Symptom relief and a halting in disease symptom progression have been seen in those with ALS, Parkinson’s, TBI and Alzheimer’s following a ketogenic diet. This diet is very difficult and requires commitment to fully reap the benefits. It is highly recommended to only do this under the guidance of a registered dietitian.
Another form the Ketogenic Diet is the Whals Paleo Plus protocol developed by Dr. Terry Wahls. She follows this protocol herself to reverse Multiple Sclerosis (MS). Her method is far more nutrient-dense, to include a wide variety of vegetables. Again, her purposes are for a neurological disease, not for weight loss. You can read more about her research and protocol in her book The Wahls Protocol and on her website.
Long-term adherence to a ketogenic diet can have the following negative impacts on health
- Kidney stones
- High cholesterol levels in the blood
- Slowed growth or weight gain
- Bone fractures
- Gut dysbiosis (overgrowth of unhealthy bacteria resulting in IBS symptoms)
- Vitamin/mineral deficiencies
Some of these side effects can be reduced by being “smart” with food choices. This requires adequate fluid intake (min of ½ body weight in oz of water per day) to help prevent dehydration and kidney stones. Bone fractures can be a result of osteoporosis from poor calcium intake/malabsorption and low vitamin D intake. A diet high in fat and low in carbs also limits very nutrient-dense fruits and starchier vegetables. This doesn’t provide a balanced diet and for that reason, supplementation is necessary.
Chronically low intake of carbohydrates can have a negative impact on gut flora.
According to Paul Jaminet, PhD and author of The Perfect Health Diet, he explains that “a ketogenic diet is more likely to cause autoimmune disease than cure it, due to the depletion of the mucus layer of the intestine, which puts bacteria directly into contact with immune cells.” He further explains that “carbohydrates are necessary to maintain this protective mucus layer.” I want to point out that these are healthy carbohydrate sources such as sweet potatoes, whole grains, beans and legumes, starchy veggies and fruits—not pasta, cereal, etc.
If you have thyroid problems, the Ketogenic diet is not recommended, nor is a very low carbohydrate diet. According to Kris Kresser, MS, L.Ac, we need insulin in order to convert inactive T4 intro the active T3 hormone. Insulin levels tend to be very low when following a low carbohydrate diet. Moderate carbohydrate intake is generally recommended for those with thyroid issues. This doesn’t mean excessive consumption, but about 30-40% carbohydrate intake.

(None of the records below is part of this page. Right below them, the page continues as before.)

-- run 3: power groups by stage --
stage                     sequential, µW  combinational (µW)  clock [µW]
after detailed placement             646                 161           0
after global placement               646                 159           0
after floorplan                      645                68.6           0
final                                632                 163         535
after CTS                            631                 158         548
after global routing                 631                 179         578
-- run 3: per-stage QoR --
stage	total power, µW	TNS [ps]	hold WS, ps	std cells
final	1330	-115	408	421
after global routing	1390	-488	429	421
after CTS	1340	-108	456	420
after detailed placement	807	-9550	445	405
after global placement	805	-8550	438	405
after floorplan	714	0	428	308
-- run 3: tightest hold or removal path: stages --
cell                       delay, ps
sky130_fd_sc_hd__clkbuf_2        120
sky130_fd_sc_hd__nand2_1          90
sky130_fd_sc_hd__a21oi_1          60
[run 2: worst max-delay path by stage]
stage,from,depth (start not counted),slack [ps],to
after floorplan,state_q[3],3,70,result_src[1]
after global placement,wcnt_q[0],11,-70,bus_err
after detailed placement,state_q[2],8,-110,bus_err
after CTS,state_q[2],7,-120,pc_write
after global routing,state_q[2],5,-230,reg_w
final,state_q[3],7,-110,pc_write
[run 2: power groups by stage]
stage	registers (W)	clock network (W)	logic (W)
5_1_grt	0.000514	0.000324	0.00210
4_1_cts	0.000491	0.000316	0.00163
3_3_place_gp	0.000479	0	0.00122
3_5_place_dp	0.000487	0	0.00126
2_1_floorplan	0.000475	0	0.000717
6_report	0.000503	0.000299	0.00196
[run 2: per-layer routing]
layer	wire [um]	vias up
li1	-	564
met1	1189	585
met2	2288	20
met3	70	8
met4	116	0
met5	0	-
**config.mk**
```make
export PLATFORM = sky130hd
export DESIGN_NAME = alu_result_fifo
export DESIGN_NICKNAME = d
export VERILOG_FILES = /design/src/rtl/alu_result_fifo.sv
export SDC_FILE = /design/constraint.sdc
export NUM_CORES = 1
export LEC_CHECK = 0
export CAP_MARGIN = 15
export CORE_ASPECT_RATIO = 0.7
export CORE_MARGIN = 2
export CORE_UTILIZATION = 50
export DETAILED_ROUTE_END_ITERATION = 6
export PLACE_DENSITY = 0.69
export RECOVER_POWER = 100
export SYNTH_ARGS = -nofsm -noshare
export SYNTH_HDL_FRONTEND = slang
export SYNTH_SLANG_ARGS = --single-unit
```
**constraint.sdc**
```tcl
create_clock -name clk -period 3.2 [get_ports clk]
set_clock_uncertainty 0.1 [all_clocks]
set_input_delay 0.48 -clock clk [delete_from_list [all_inputs] [get_ports clk]]
set_output_delay 0.48 -clock clk [all_outputs]
set_load 0.01 [all_outputs]
```
**src/rtl/alu_result_fifo.sv**
```systemverilog
// Result buffer behind the ALU: captures q/out_vld into a DEPTH-entry FWFT FIFO
// with a valid/ready drain port. Define ALU_RES_FIFO_STATS_EN to add drop_cnt.

module alu_result_fifo_entry #(
  parameter int DW = 8
) (
  input  logic          clk,
  input  logic          we,
  input  logic [DW-1:0] d,
  output logic [DW-1:0] q
);
  // Storage only; contents are deliberately left unreset.
  always_ff @(posedge clk)
    if (we) q <= d;
endmodule

module alu_result_fifo #(
  parameter int DEPTH = 8,
  parameter int DW    = 8
) (
  input  logic                     clk,
  input  logic                     reset_n,
  input  logic [DW-1:0]            in_data,
  input  logic                     in_vld,
  output logic [DW-1:0]            m_data,
  output logic                     m_valid,
  input  logic                     m_ready,
  output logic [$clog2(DEPTH):0]   level,
  output logic                     full,
  output logic                     ovf,
  input  logic                     clr_ovf
`ifdef ALU_RES_FIFO_STATS_EN
  , output logic [15:0]            drop_cnt
`endif
);
  localparam int AW = $clog2(DEPTH);
  localparam int LW = AW + 1;

  typedef struct packed {
    logic          vld;
    logic [DW-1:0] data;
  } res_req_t;

  res_req_t                  req;
  logic [AW-1:0]             wr_ptr, rd_ptr;
  logic [LW-1:0]             level_q;
  logic [DEPTH-1:0][DW-1:0]  mem;
  logic [DEPTH-1:0]          we;
  logic                      push, pop, drop;

  assign req = '{vld: in_vld, data: in_data};

  // Status is decoded from the registered level only, so no input reaches it.
  assign level   = level_q;
  assign full    = (level_q == LW'(DEPTH));
  assign m_valid = (level_q != '0);
  assign m_data  = mem[rd_ptr];

  assign pop  = m_valid & m_ready;
  assign push = req.vld & (~full | pop);
  assign drop = req.vld & full & ~pop;

  for (genvar i = 0; i < DEPTH; i++) begin : g_ent
    assign we[i] = push & (wr_ptr == AW'(i));
    alu_result_fifo_entry #(.DW(DW)) u_ent (
      .clk (clk),
      .we  (we[i]),
      .d   (req.data),
      .q   (mem[i])
    );
  end

  always_ff @(posedge clk or negedge reset_n) begin
    if (!reset_n) begin
      wr_ptr  <= '0;
      rd_ptr  <= '0;
      level_q <= '0;
    end else begin
      if (push) wr_ptr <= wr_ptr + AW'(1);
      if (pop)  rd_ptr <= rd_ptr + AW'(1);
      case ({push, pop})
        2'b10:   level_q <= level_q + LW'(1);
        2'b01:   level_q <= level_q - LW'(1);
        default: level_q <= level_q;
      endcase
    end
  end

  // A drop in the same cycle as clr_ovf keeps the flag set.
  always_ff @(posedge clk or negedge reset_n) begin
    if (!reset_n)     ovf <= 1'b0;
    else if (drop)    ovf <= 1'b1;
    else if (clr_ovf) ovf <= 1'b0;
  end

`ifdef ALU_RES_FIFO_STATS_EN
  always_ff @(posedge clk or negedge reset_n) begin
    if (!reset_n)
      drop_cnt <= '0;
    else if (clr_ovf)
      drop_cnt <= drop ? 16'd1 : 16'd0;
    else if (drop && drop_cnt != 16'hFFFF)
      drop_cnt <= drop_cnt + 16'd1;
  end
`endif

endmodule

```
# Yosys cells after proc, flatten, opt, wreduce, memory -nomap -nowiden
# Cells that the tools add are included.
[totals] regBits=75 output_inout_bits=15
[op_classes] addsub=4 n_lt_le_gt_ge=1 n_eq_ne=10 n_mux=5 n_bitwise=15 n_reduce_logical=4
[op_table] op="$bmux W8 S3" n=1
[op_table] op="$and A1 B1 Y1" n=12
[op_table] op="$eq A3 B3 Y1 const B" n=4
[op_table] op="$mux W8" n=1
[op_table] op="$pmux W4 S2" n=1
[op_table] op="$add A3 B1 Y3 const B" n=2
[op_table] op="$eq A3 B2 Y1 const B" n=2
[op_table] op="$add A4 B1 Y4 const B" n=1
[op_table] op="$eq A4 B4 Y1 const B" n=1
[op_table] op="$lt A3 B4 Y1 const B" n=1
[op_table] op="$reduce_bool A2 Y1" n=2
[op_table] op="$reduce_bool A4 Y1" n=1
[op_table] op="$sub A4 B1 Y4 const B" n=1
[op_table] op="$eq A3 B1 Y1 const B" n=1
[op_table] op="$logic_not A3 Y1" n=1
[op_table] op="$eq A2 B1 Y1 const B" n=1
[op_table] op="$eq A2 B2 Y1 const B" n=1
[op_table] op="$mux W1" n=2
[op_table] op="$not A1 Y1" n=2
[op_table] op="$or A1 B1 Y1" n=1

# Logic depth before layout (Yosys ltp)
[depth] word_depth=6 depth_mapped=8 mapped_depth_nobuf=7

# Cells and area by module
# A second synthesis with hierarchy kept.
[unflattened] cells_unflattened=168 area_unflattened_um2=3209.3
[by_module_without_submodules] module="alu_result_fifo_entry" instances=8 cells_per_inst=8 area_each_um2=240.2 seq_area_each_um2=240.2
[by_module_without_submodules] module="alu_result_fifo" instances=1 cells_per_inst=104 area_each_um2=1287.5 seq_area_each_um2=275.3

# Worst setup path after synthesis
# OpenSTA, ideal clock, no wires.
[synth_path] path_kind="reg-to-reg" start="register level_q[0] (netlist: level[0])" end="register level_q[2] (netlist: level[2])" t_arrival_ps=2204 required_ps=3033 path_slack_ps=830 stages_incl_launch_ff=9 cell_sequence="dfrtp_1 > or4_1 > buf_2 > nand2b_1 > o21ai_0 > ha_1 > or3b_2 > a21oi_1 > o311a_1"
[synth_via] elab_chain_len=6
[synth_rtl] element="from (decl)" line_no="46" text="logic [LW-1:0] level_q;"
[synth_rtl] element="from (signal assigned)" line_no="82" text="2'b10: level_q <= level_q + LW'(1);"
[synth_rtl] element="from (signal assigned)" line_no="83" text="2'b01: level_q <= level_q - LW'(1);"
[synth_rtl] element="from (signal assigned)" line_no="84" text="default: level_q <= level_q;"
[synth_rtl] element="$reduce_bool A4 Y1 *" line_no="56" text="assign m_valid = (level_q != '0);"
[synth_rtl] element="via m_valid" line_no="26" text="output logic m_valid,"
[synth_rtl] element="$and A1 B1 Y1 *" line_no="59" text="assign pop = m_valid & m_ready;"
[synth_rtl] element="$or A1 B1 Y1" line_no="60" text="assign push = req.vld & (~full | pop);"
[synth_rtl] element="$and A1 B1 Y1" line_no="60"
[synth_rtl] element="$eq A2 B1 Y1 / $eq A2 B2 Y1 (equally long branches)" line_no="81" text="case ({push, pop})"
[synth_rtl] element="$pmux W4 S2 / $reduce_bool A2 Y1 (equally long branches)"
# The timed path passes the listed nets; every way through them passes the cells marked *.
# A chain may end at the register's enable or synchronous reset.

# Worst setup path after layout
[layout_path] start="register rd_ptr[1]" end="output m_data[3]"
[layout_via] elab_chain_len=2
[layout_rtl] element="from (decl)" line_no="45" text="logic [AW-1:0] wr_ptr, rd_ptr;"
[layout_rtl] element="from (signal assigned)" line_no="80" text="if (pop) rd_ptr <= rd_ptr + AW'(1);"
[layout_rtl] element="$bmux W8 S3" line_no="57" text="assign m_data = mem[rd_ptr];"
[layout_rtl] element="$mux W8 (not written as such)" line_no="57"
[layout_rtl] element="to (decl)" line_no="25" text="output logic [DW-1:0] m_data,"
# No other way between the ends. The select of a mux whose other input is x is not followed.

==> reports/metrics.csv <==
metric,value,unit
run status,"complete, no violations",
Fill cells,456,
critical path peak fanout,18,
crit path max-delay cell type,dfrtp_1,
Leakage,1.35,nW
Power Total,3.25,mW
CTS tree,built,
Rel. slew slack,47.8,%
kind of critical path,reg -> out,
worst min-delay path class,reg -> reg,
Post-Synthesis Cell Area,3280,um2
final setup violation count,0,
vias per inst,5.74,
hold buffer count at CTS,0,
grt ovf,0,
Post-Layout Cell Count,291,
Nets,229,
switching power,990,uW
Root Buffer,clkbuf_8,
Setup TNS Final,0,ps
RSZ-0062 raised after global routing,no,
Die X,101,um
final hold vios,0,
pins over their slew limit,0,
Worst IR Drop VDD,0.380,mV
Clock Power Share,21.8,%
WL/cell,20.8,um
routability cong.,0.879,
Async SR Flop Fraction,14.7,%
TritonCTS Sinks,75,
cell area after layout,3770,um2
minimum clock period,3060,ps
"most common cell after layout, fill and taps aside",edfxtp_1,
Netlist cell types,33,
Chip Height,71.8,um
starting density of the core,52.3,%
clock slew at reported path FFs,80,ps
fin worst setup slack,136,ps
core footprint,6280,um2
slew of the pin with the lowest slew margin,783,ps
max frequency,0.326,GHz
multi-input gate area in the final layout,968,um2
sequential share of power,44.3,%
Placement Cell Area,3580,um2
crit end category,output port,
"Seq/Total Area, Yosys",66.9,%
routed vias,1670,
CTS buffer count,9,
DR pass1 iterations,4,
layout cells sized above 1,17.8,%
Sw Ratio,30.5,%
Clock H-tree levels,3,
critical path launch point type,flip-flop,
initial antenna violation count,0,
Worst-Skew Late Latency,340,ps
Antenna Cells,0,
Total GRT Usage,18.1,%
Routed WL,6.05,mm
Avg Inst Size Synth,18.5,um2
"Setup Fix Bufs, Post-CTS",0,
Initial DRC Count,119,
flip-flop and latch area,2200,um2
Crit path largest cell delay,860,ps
pre-CTS WS,452,ps
#FFs+latches synth,75,
clock buffer depth,2,
DP HPWL,3.96,mm
Post-synth EDFFs,64,
P_int,2.26,mW
Routed Antenna Nets,0,
Buf/Inv on CP,1,
Post-Synthesis Cells,178,
Resize count post-CTS,0,
CP Cell Sequence,mux4_2 > mux2_2 > dlygate4sd3_1,
PD cells,861,nW/um2
IO Pins,28,
Comb pwr share,33.9,%
most frequent cells in the layout,"edfxtp_1 (64), dlygate4sd3_1 (18), dfrtp_1 (11), mux2_2 (10), clkbuf_8 (10)",
port bufs,27,
number of global-route vias before repair,1705,
max_cap viols,0,
first-pass GRT wire length,9.33,mm
"Req. time, crit path",2620,ps
Layout area overhead,14.9,%
Worst EP arrival,2480,ps
DRC,0,
Cells after DPL,275,
Die ar.,7240,um2
Cell Rows,24,
total number of yosys warnings,0,
"delay-heaviest family, CP",flip-flops,
final period utilization,95.8,%
Synth Net Count,199,
pin count of the biggest net entering global routing,19,
prevailing post-synth register cell,edfxtp_1,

Other factors that might increase your carbohydrate needs include:
High activity level, especially with a focus on frequent, high-intensity based workouts
- Poor recovery from workouts
- Adrenal fatigue
- Amenorrhea (loss of period) or have irregular cycles (pre-menopause)
- During pregnancy and while breastfeeding
Females tend to be more sensitive to lower carbohydrate diets, as it can have negative impacts on hormone health and fertility. To read more, check out this article by Stephanie Greunke, RD.
If you have a neurological disorder, seek out the assistance of a Registered Dietitian to help guide you through the process. If you don’t have epilepsy or another neurological disorder, I would not recommend implementing a ketogenic diet. It provides more risks than benefits, due to the low nutrient diversity.
There has been other research to support the benefits of a lower carbohydrate diet on diabetes, PCOS and insulin resistance, but this doesn’t require fully adopting a Ketogenic Diet. Paleo (low to moderate carb or 20-40% total intake) tends to work just fine.